◆ Available data:
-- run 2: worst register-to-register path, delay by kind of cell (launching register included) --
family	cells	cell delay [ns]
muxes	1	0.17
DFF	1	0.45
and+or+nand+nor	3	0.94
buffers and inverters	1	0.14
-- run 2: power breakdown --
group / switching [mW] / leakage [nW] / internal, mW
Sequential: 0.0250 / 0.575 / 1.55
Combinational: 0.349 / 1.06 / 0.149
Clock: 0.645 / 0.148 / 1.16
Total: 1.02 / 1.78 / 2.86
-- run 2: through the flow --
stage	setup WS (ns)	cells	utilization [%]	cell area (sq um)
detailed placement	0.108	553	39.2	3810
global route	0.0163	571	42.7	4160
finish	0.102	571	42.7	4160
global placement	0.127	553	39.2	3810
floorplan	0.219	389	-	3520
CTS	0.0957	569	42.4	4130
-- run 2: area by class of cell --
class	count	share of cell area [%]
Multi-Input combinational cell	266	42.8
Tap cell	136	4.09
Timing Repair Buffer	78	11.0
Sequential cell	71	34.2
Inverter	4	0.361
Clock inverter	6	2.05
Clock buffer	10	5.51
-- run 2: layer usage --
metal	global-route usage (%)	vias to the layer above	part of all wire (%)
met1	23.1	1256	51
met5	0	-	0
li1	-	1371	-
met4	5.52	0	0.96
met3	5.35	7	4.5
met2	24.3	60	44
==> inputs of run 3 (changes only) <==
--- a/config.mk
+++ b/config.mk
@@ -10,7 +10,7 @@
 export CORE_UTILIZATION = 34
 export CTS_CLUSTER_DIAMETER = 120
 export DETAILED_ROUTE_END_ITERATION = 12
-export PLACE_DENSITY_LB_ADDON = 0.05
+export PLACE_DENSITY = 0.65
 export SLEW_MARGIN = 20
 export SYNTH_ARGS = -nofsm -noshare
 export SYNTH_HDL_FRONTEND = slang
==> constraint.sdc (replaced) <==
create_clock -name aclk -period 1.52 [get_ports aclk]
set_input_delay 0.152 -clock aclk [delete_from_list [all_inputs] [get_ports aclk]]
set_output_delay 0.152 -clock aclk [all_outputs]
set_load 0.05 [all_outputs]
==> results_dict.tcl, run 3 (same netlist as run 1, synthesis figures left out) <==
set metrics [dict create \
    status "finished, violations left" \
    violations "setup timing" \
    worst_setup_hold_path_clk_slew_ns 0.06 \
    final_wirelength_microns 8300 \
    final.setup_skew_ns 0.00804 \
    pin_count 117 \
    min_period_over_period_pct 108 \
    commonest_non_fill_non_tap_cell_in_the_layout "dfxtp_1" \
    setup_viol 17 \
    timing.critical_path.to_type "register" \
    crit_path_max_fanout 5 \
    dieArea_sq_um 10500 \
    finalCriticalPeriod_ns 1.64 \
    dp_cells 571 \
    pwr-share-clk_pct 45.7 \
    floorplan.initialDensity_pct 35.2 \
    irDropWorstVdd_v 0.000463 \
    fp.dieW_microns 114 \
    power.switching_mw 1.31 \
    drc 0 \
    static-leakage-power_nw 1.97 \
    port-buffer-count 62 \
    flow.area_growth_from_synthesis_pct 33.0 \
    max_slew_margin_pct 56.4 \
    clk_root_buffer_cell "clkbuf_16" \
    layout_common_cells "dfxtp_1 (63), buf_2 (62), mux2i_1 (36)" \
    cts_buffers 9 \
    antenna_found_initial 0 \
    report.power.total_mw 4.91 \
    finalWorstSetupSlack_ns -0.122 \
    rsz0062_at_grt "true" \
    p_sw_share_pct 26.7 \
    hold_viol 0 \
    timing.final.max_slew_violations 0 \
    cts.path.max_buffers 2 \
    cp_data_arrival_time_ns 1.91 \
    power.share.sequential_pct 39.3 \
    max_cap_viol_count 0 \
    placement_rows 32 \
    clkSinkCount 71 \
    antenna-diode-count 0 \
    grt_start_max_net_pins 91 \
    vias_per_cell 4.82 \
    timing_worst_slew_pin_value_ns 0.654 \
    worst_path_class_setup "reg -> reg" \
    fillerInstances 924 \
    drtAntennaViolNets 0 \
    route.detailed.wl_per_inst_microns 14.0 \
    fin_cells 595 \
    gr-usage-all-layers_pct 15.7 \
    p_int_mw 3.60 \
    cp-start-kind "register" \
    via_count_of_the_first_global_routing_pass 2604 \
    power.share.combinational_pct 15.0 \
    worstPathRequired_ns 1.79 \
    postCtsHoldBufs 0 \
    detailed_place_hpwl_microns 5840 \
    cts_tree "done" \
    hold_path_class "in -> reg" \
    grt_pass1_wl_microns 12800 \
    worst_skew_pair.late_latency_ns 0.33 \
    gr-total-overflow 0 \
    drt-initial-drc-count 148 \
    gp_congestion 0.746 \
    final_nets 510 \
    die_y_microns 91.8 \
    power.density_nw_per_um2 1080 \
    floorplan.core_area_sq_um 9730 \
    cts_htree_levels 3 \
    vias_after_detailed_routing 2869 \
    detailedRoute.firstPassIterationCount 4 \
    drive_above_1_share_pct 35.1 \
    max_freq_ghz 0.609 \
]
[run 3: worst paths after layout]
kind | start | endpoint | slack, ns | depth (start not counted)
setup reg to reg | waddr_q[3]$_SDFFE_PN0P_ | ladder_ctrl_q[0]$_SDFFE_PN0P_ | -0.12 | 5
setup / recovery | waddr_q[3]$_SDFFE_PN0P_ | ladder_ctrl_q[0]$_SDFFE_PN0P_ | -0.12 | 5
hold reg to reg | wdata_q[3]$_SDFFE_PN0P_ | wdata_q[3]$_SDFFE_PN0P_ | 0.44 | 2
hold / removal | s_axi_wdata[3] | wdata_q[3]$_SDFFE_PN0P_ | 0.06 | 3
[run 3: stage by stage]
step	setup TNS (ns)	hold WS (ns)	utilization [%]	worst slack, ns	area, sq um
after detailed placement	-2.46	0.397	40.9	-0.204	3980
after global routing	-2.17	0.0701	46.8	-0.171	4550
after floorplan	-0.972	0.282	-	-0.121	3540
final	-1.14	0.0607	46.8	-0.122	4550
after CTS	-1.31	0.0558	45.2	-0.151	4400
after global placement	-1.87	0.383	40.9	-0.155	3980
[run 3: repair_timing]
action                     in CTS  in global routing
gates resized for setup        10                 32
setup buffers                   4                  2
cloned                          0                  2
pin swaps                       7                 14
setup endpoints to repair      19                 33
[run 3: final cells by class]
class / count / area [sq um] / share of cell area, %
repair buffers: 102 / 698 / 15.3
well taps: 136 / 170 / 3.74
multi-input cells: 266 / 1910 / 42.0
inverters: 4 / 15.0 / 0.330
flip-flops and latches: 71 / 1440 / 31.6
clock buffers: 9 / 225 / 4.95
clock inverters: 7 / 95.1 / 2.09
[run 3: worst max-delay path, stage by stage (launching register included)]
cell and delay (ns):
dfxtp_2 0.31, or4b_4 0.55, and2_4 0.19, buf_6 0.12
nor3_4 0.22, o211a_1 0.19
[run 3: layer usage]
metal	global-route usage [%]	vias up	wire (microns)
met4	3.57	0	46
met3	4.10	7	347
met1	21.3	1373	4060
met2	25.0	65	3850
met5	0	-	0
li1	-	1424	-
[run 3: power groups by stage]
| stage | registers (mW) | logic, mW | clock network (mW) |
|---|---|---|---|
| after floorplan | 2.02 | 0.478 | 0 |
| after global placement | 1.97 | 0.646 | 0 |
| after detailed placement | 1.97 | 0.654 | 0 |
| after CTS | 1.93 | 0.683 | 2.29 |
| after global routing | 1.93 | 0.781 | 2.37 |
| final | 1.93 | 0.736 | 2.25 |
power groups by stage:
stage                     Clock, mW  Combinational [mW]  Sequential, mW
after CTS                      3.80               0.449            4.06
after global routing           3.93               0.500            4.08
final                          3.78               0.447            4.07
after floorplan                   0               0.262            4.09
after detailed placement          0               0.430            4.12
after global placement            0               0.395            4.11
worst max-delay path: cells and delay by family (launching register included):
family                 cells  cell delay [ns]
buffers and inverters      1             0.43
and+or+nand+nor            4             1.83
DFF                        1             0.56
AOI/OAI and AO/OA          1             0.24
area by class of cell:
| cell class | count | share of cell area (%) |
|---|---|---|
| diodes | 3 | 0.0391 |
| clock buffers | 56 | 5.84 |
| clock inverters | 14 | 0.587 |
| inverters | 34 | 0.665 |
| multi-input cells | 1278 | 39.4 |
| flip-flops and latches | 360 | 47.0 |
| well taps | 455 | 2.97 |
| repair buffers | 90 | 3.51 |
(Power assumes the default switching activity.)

◆ Your goal: Can you quote exactly the lines from the one containing "1278 | 39.4 |" through the last line of the records above, and nothing else?

◆ Completed task:
| multi-input cells | 1278 | 39.4 |
| flip-flops and latches | 360 | 47.0 |
| well taps | 455 | 2.97 |
| repair buffers | 90 | 3.51 |
(Power assumes the default switching activity.)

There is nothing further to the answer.